Today the buzzword "Big data" getting more and more popular. Nice label for a common statement "the amount of data and the valuable usage getting important".
There are millions of information and products out there which promise to help you storing and analyzing those data. But one of the major issues with data is not current usage it is the maintenance of the information over time.
The "Web of Data" is one common example. It is the biggest data store we currently faced with. Pretty simple to access and analyze. So far so good. But there is one maintenance of this data (required?). Collect 100 links to resources on the web today. than 24 month later try access them...how many of those links still work, and if they work the resulting information still using the same semantic as it was once you build up the link?

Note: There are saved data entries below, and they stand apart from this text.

Design cordic_magphase, start of the top module:
module cordic_magphase #(
    parameter integer INPUT_WIDTH      = 16,
    parameter integer INT_WIDTH        = 32,
    parameter integer ITERATIONS       = 32,
    parameter integer GAIN_FRAC_BITS   = 28,
    parameter integer OUTPUT_FRAC_BITS = 14
) (
    input  wire                          clk,
    input  wire                          rst_n,
    input  wire                          start,
    input  wire signed [INPUT_WIDTH-1:0] x_in,
    input  wire signed [INPUT_WIDTH-1:0] y_in,
    output reg                           busy,
    output reg                           done,
    output reg  signed [INT_WIDTH-1:0]   magnitude,
    output reg  signed [INT_WIDTH-1:0]   phase
);
clock: 9.65 ns
lec_check: 0
cap_margin: 20
cell_pad_in_sites_detail_placement: 1
cell_pad_in_sites_global_placement: 3
core_margin: 7
core_utilization: 16
hold_slack_margin: 0.07
max_routing_layer: met5
min_routing_layer: met2
place_density_lb_addon: 0.07
slew_margin: 20
run.sh (not shown) runs the stock make flow with config.mk's settings and CLKGATE_MAP_FILE=.
Edit:
Settings changed: ABC_AREA set to 1, CELL_PAD_IN_SITES_DETAIL_PLACEMENT 1 to not set, CELL_PAD_IN_SITES_GLOBAL_PLACEMENT 3 to not set, CORE_MARGIN 7 to 2, CORE_UTILIZATION 16 to 72, HOLD_SLACK_MARGIN 0.07 to not set, MAX_ROUTING_LAYER met5 to not set, MIN_ROUTING_LAYER met2 to not set, PLACE_DENSITY set to 0.42, PLACE_DENSITY_LB_ADDON 0.07 to not set, TNS_END_PERCENT set to 20.
Clock period 9.65 ns to 8.03 ns, I/O delays scaled along.
Result:
- setup slack is worse by 0.12 ns
- non-clock buffer count is lower by 53
- via count is lower by 8.5%
- final cell count is lower by 6.8%
Edit:
Settings changed: ABC_AREA 1 to not set, CTS_CLUSTER_DIAMETER set to 199, CTS_CLUSTER_SIZE set to 28, MAX_ROUTING_LAYER set to met4, PLACE_DENSITY 0.42 to not set, TNS_END_PERCENT 20 to not set.
Clock period 8.03 ns to 15.2 ns, I/O delays scaled along.
Effect:
- worst hold slack improved by 0.026 ns
- sequential cell count stays the same
- wire length decreases by 3.1%
- clock-buffer cell count decreases by 4
- register-to-register slack improved by 4.8 ns
- global-route usage increases by 3.4 points
- sequential share of layout area increases by 1.1 points
- core utilization increases by 0.79 points
- design area decreases by 8.3%
- via count decreases by 14%


Setup of build 70:
cordic_magphase again, from the RTL that the note above started with.
clock: 7.91 ns
lec_check: 0
cap_margin: 20
cell_pad_in_sites_detail_placement: 0
cell_pad_in_sites_global_placement: 0
core_aspect_ratio: 0.85
core_margin: 5
core_utilization: 54
cts_cluster_diameter: 170
slew_margin: 20
diff inputs: build 70 => build 98
==> flow/config.mk <==
export PLATFORM = sky130hd
export DESIGN_NAME = cordic_magphase
export DESIGN_NICKNAME = cordic_magphase
export VERILOG_FILES = /design/flow/design.v
export SDC_FILE = /design/flow/constraint.sdc
export NUM_CORES = 4
export LEC_CHECK = 0
export CAP_MARGIN = 20
export CORE_MARGIN = 2
export CORE_UTILIZATION = 59
export SETUP_SLACK_MARGIN = 3.75
export SLEW_MARGIN = 20
==> flow/constraint.sdc <==
create_clock -name core_clock -period 13.6 [get_ports {clk}]
set_input_delay 2.7200 -clock core_clock [delete_from_list [all_inputs] [get_ports {clk}]]
set_output_delay 2.7200 -clock core_clock [all_outputs]
set_load 0.01 [all_outputs]
[summary]
Build 98 did not stop at any stage, and its layout met the timing, design-rule and antenna checks. Looking at core footprint, build 98 sits 8.6% lower than build 70 does. Looking at end point of the critical path, the phase[27] result is from build 70; the phase[2] one comes from build 98. Build 98 against build 70: core utilization at floorplan grew by 5.1 points, antenna diode count shrank by 2. Run comparison: build 98 cell at the slowest stage of the critical path clkinv_1; build 70 cell at the slowest stage of the critical path or4b_4.
Input changes introduced in build 81 (baseline for comparison: build 98):
--- a/flow/config.mk
+++ b/flow/config.mk
@@ -9,4 +9,4 @@
 export CORE_MARGIN = 2
-export CORE_UTILIZATION = 59
-export SETUP_SLACK_MARGIN = 3.75
+export CORE_UTILIZATION = 65
+export SETUP_SLACK_MARGIN = 0.93
 export SLEW_MARGIN = 20
==> flow/constraint.sdc <==
create_clock -name core_clock -period 7.47 [get_ports {clk}]
set_input_delay 1.4940 -clock core_clock [delete_from_list [all_inputs] [get_ports {clk}]]
set_output_delay 1.4940 -clock core_clock [all_outputs]
set_load 0.01 [all_outputs]
==> comparison <==
Compared with build 98, build 81 shows aggregate global-route resource usage higher by 9.2 points. For maximum achievable frequency, dividing the value from build 81 by the value from build 98 gives 1.12. Average via count per standard cell (build 81 over build 98): increase, 9.9%. For build 81, the top routing layer in use was met5, unlike build 98, where it was met4. Sort build 98 and build 81 by register-to-register slack, ascending, and build 81 comes first. Build 98: PASS, flow complete, no timing, DRC or antenna violations. [flow] build 81 | stages: complete | final checks: fail | reason: negative setup slack. Of build 98 and build 81, the higher worst hold slack belongs to build 81.
[inputs] build 14 vs build 81
--- a/flow/config.mk
+++ b/flow/config.mk
@@ -9,4 +9,3 @@
 export CORE_MARGIN = 2
-export CORE_UTILIZATION = 65
-export SETUP_SLACK_MARGIN = 0.93
+export CORE_UTILIZATION = 40
 export SLEW_MARGIN = 20
==> flow/constraint.sdc <==
create_clock -name core_clock -period 10.7 [get_ports {clk}]
set_input_delay 2.1400 -clock core_clock [delete_from_list [all_inputs] [get_ports {clk}]]
set_output_delay 2.1400 -clock core_clock [all_outputs]
set_load 0.01 [all_outputs]
The flow did not stop early for build 14: all stages ran, and the layout cleared the timing, design-rule and antenna checks. Compared to build 81, the routing of build 14 uses less wire. Compared with build 81, in build 14 starting density of the core -26 points; global-route usage has decreased; final tally of setup violations now smaller; total number of vias moved down; routing usage on met2 shrank by 36 points. When build 14 is set beside build 81, its number of signal-net buffers in the layout turns out to be 67% smaller. Measured against build 81, the placeable core area of build 14 comes out at 1.6 times the reference value. Reported for build 81 and build 14, tally of nets with antenna violations remaining after routing turned out identical to the last digit. The critical-path cell with the highest stage delay comes out nor4_2 in one run and fa_1 in the other, namely in build 14 and build 81 respectively.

The "Web of Data" currently decided not to maintain data just provide them now, enrich them and just replace them with different semantic...The Web Wayback machine (
http://archive.org/web/web.php) is an approach to help individual users to keep their individual value of data for some scenarios.
Now think about your cooperate information you collect right now. The speed and adaption rate of this data will increase and new demands to enrich the data will appear. Do you ever thought about how you ensure that all that data can be adapt to new needs? Based on my personal experience at least more than 60 % of the over all project costs are related to data migration in IT project dealing with information in a certain domain of the organization. Those costs are related to adapting data to the new tools which maintains the data, converting data between different data models and formats and ensure the quality of the data and their usage in existing business processes.
What does this mean for each IT project dealing with data?
- Initial load is important
You always have to define how to get the data you need for the initial start (and not only during the regular operation of your business process) and how to verify that this data is valid for your future need.
- Expandability of your data might be important
You can use static data models and tools (e.g. classical relational data models) compared to more flexible approaches like typed graphs of data where content using different models can simpler coexist.
- Adaptability of your IT systems might be important
What happens to your existing data once the model will be extended, changed. Do not only take care of the data itself also take into account the relation to the data. Today you only access a specific level of your data few years later some use-case requires you to access the individual step or introduce an additional level not yet exists.
- Ensure the maintenance of your data.
Do not "use" any data which you do not have any value in your primary business process. The usage of information requires the correctness of data. Your data will never be correct if the process creating this data does not have any value out of the data itself. This means that the data will be simple partially incorrect, incomplete.
It is and will be the most expensive IT task in your organization "how to preserve the value of big data over time...."